_Problem requirements_: Print all the records exactly as they stand.

_Task material_:

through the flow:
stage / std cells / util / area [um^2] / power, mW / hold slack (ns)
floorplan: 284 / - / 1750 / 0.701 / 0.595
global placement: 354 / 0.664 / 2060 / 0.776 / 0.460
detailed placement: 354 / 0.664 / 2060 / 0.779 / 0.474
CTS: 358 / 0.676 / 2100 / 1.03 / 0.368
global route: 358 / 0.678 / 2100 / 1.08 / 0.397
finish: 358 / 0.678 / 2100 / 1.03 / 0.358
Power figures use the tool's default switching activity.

_Reply to the exercise_:
through the flow:
stage / std cells / util / area [um^2] / power, mW / hold slack (ns)
floorplan: 284 / - / 1750 / 0.701 / 0.595
global placement: 354 / 0.664 / 2060 / 0.776 / 0.460
detailed placement: 354 / 0.664 / 2060 / 0.779 / 0.474
CTS: 358 / 0.676 / 2100 / 1.03 / 0.368
global route: 358 / 0.678 / 2100 / 1.08 / 0.397
finish: 358 / 0.678 / 2100 / 1.03 / 0.358
Power figures use the tool's default switching activity.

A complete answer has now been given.